▶ [Description of the task]
Would you please repeat exactly the lines from the one containing "69 | 5.446 |" to the end of the records, both included, and leave out the rest?

▶ [Supplied information]
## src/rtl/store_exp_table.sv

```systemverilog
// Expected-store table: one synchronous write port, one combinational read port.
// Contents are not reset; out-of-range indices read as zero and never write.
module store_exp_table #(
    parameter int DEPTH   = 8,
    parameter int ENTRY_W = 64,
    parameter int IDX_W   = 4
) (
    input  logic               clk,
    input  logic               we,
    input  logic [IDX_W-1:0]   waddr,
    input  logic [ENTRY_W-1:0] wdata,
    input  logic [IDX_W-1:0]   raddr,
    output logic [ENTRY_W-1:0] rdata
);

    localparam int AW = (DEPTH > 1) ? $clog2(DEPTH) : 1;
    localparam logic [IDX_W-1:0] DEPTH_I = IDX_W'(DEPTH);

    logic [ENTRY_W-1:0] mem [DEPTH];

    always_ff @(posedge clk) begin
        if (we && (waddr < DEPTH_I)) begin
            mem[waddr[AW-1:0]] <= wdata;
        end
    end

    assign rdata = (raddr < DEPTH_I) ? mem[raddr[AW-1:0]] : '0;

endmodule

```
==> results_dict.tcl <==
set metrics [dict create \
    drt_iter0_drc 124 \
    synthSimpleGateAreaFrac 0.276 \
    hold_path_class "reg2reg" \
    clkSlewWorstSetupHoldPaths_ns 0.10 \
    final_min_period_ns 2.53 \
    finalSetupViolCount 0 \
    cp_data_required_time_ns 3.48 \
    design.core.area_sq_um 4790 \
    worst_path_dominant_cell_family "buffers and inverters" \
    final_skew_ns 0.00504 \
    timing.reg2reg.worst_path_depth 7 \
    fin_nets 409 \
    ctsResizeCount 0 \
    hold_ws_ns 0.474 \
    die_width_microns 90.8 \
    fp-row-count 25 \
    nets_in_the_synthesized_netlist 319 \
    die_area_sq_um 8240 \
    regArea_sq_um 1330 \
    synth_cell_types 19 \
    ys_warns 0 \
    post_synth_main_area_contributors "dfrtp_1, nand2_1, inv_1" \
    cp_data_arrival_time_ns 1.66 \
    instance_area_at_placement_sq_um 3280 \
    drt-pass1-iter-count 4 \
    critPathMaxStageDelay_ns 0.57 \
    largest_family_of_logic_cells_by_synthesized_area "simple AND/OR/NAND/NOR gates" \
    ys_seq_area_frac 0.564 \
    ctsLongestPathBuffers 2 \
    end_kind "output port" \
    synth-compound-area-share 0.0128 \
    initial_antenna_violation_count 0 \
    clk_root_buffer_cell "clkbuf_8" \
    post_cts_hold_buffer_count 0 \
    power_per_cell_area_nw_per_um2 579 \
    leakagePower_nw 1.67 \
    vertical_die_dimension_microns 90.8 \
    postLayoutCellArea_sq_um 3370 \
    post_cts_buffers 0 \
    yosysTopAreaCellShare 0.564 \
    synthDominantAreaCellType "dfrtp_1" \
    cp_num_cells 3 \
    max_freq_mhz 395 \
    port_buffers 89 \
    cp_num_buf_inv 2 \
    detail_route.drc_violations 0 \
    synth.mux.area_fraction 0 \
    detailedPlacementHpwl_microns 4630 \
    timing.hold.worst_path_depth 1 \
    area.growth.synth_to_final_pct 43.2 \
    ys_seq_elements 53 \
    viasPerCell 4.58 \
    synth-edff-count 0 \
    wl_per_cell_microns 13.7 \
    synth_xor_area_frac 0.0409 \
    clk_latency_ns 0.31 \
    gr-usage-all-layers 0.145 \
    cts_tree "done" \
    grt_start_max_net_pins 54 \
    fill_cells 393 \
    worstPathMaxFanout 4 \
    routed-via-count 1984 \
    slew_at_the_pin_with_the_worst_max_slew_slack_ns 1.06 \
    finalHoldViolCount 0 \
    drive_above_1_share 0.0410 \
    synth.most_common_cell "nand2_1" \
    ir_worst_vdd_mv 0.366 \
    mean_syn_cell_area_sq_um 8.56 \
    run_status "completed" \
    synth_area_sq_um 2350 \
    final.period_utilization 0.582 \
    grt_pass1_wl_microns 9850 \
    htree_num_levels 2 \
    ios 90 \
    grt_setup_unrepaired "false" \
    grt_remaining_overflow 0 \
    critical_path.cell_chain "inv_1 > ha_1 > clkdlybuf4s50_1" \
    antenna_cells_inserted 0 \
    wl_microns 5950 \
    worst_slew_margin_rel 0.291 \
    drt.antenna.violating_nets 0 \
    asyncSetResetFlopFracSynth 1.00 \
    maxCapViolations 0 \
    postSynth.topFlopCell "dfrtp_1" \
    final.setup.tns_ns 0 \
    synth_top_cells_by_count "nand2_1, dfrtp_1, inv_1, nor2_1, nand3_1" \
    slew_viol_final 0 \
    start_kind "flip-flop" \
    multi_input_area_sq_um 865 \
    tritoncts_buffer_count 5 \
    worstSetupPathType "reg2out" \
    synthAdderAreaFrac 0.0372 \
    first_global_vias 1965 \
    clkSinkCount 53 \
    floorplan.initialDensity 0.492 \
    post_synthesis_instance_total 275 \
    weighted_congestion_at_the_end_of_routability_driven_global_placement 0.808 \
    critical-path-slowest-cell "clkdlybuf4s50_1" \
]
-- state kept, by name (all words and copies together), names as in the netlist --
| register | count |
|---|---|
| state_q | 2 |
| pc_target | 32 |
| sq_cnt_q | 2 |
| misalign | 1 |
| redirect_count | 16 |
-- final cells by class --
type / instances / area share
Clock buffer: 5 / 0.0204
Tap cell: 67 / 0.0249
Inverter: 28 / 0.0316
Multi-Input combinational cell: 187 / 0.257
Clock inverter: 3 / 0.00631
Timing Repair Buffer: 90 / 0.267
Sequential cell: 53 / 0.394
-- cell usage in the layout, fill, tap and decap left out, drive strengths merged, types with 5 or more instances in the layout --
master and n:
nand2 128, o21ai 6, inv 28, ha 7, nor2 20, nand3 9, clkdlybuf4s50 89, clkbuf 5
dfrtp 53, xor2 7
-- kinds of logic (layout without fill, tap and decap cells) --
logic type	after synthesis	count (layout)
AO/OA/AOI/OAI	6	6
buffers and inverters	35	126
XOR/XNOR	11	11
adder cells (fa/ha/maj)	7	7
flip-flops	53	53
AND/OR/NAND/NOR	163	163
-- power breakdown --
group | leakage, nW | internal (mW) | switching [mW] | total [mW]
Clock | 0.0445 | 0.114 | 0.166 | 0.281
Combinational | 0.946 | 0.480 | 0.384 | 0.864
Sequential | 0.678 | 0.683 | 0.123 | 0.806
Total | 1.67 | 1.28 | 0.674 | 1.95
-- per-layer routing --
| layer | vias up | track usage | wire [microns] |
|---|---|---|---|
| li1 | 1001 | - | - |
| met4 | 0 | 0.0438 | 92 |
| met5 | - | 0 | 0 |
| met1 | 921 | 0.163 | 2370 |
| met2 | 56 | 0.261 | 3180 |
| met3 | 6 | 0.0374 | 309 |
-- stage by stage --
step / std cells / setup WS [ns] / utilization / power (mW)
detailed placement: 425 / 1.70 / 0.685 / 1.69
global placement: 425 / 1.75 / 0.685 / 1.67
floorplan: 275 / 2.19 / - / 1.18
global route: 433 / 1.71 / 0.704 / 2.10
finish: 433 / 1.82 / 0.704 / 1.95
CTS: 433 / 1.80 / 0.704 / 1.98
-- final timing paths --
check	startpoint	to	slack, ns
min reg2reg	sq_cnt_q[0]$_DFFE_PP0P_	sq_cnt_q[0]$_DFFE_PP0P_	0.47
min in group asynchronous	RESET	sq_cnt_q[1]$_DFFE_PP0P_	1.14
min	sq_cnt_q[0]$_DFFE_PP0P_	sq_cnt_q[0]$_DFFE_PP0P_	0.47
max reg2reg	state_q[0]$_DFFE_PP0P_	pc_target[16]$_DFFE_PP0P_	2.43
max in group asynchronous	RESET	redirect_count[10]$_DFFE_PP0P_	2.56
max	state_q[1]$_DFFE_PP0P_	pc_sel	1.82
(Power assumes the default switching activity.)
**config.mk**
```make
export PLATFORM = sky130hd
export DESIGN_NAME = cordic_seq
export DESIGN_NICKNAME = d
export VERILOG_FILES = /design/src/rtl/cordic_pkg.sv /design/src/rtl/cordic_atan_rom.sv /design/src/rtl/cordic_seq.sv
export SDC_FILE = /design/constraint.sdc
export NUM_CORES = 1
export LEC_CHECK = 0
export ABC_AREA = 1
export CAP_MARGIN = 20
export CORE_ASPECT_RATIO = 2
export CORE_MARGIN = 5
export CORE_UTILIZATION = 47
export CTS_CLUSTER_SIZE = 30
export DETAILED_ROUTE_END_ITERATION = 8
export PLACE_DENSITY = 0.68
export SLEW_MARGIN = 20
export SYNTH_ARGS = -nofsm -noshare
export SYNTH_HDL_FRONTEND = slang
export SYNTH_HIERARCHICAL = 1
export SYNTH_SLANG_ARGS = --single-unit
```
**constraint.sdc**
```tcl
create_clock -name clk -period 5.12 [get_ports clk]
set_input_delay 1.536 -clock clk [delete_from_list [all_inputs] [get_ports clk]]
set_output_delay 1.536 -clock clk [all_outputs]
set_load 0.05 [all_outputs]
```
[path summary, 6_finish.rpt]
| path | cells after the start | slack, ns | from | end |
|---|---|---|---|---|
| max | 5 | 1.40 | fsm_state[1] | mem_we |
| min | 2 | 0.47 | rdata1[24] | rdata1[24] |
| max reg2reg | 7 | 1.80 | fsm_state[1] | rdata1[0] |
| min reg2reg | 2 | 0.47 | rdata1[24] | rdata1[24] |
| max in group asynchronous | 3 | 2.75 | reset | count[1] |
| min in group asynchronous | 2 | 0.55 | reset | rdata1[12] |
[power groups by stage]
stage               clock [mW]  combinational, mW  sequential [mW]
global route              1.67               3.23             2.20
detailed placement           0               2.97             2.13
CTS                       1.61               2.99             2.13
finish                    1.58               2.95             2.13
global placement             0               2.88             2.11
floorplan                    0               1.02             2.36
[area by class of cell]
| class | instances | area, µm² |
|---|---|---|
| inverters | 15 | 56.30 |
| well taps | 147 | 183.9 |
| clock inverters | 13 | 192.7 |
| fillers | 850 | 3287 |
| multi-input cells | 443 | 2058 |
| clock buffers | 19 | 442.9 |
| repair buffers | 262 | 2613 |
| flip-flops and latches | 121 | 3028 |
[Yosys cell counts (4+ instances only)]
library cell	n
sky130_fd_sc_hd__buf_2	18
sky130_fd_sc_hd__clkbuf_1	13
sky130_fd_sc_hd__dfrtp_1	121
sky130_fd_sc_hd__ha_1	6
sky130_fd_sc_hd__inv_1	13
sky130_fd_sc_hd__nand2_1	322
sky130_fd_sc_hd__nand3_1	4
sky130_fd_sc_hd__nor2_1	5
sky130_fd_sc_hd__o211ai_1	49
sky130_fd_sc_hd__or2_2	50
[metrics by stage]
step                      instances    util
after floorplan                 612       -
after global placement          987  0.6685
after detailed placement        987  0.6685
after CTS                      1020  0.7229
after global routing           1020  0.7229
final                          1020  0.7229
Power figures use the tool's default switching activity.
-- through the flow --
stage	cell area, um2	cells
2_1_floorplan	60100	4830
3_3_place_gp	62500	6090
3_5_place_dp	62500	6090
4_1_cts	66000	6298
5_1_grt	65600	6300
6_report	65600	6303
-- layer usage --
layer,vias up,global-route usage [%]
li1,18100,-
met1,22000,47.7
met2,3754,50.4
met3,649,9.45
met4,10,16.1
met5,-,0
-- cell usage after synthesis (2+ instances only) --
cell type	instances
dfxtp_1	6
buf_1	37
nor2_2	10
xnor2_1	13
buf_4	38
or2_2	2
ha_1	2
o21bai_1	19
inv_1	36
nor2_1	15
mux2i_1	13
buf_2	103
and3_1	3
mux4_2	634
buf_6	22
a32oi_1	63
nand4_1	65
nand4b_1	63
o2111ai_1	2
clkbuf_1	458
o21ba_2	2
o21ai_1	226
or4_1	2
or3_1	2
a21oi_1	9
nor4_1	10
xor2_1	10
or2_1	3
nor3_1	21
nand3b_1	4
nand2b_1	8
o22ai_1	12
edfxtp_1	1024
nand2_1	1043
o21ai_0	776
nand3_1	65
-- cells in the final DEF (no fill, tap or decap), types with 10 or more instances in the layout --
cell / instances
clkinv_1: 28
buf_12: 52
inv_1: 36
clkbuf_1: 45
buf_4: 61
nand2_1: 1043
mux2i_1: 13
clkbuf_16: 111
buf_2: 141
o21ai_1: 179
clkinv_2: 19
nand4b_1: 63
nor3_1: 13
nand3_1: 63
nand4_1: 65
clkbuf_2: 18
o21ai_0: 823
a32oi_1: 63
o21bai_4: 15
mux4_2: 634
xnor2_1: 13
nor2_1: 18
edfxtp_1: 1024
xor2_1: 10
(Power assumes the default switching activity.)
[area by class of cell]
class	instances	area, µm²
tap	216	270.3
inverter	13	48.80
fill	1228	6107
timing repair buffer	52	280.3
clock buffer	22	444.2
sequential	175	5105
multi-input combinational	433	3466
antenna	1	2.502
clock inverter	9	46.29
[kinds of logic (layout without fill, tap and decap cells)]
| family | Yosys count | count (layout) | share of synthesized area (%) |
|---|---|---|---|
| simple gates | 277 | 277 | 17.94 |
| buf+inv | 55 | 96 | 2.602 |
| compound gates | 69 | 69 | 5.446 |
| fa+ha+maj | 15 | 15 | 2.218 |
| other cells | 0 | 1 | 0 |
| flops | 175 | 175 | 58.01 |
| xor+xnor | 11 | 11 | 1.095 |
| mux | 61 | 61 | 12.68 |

▶ [Response to the exercise]
| compound gates | 69 | 69 | 5.446 |
| fa+ha+maj | 15 | 15 | 2.218 |
| other cells | 0 | 1 | 0 |
| flops | 175 | 175 | 58.01 |
| xor+xnor | 11 | 11 | 1.095 |
| mux | 61 | 61 | 12.68 |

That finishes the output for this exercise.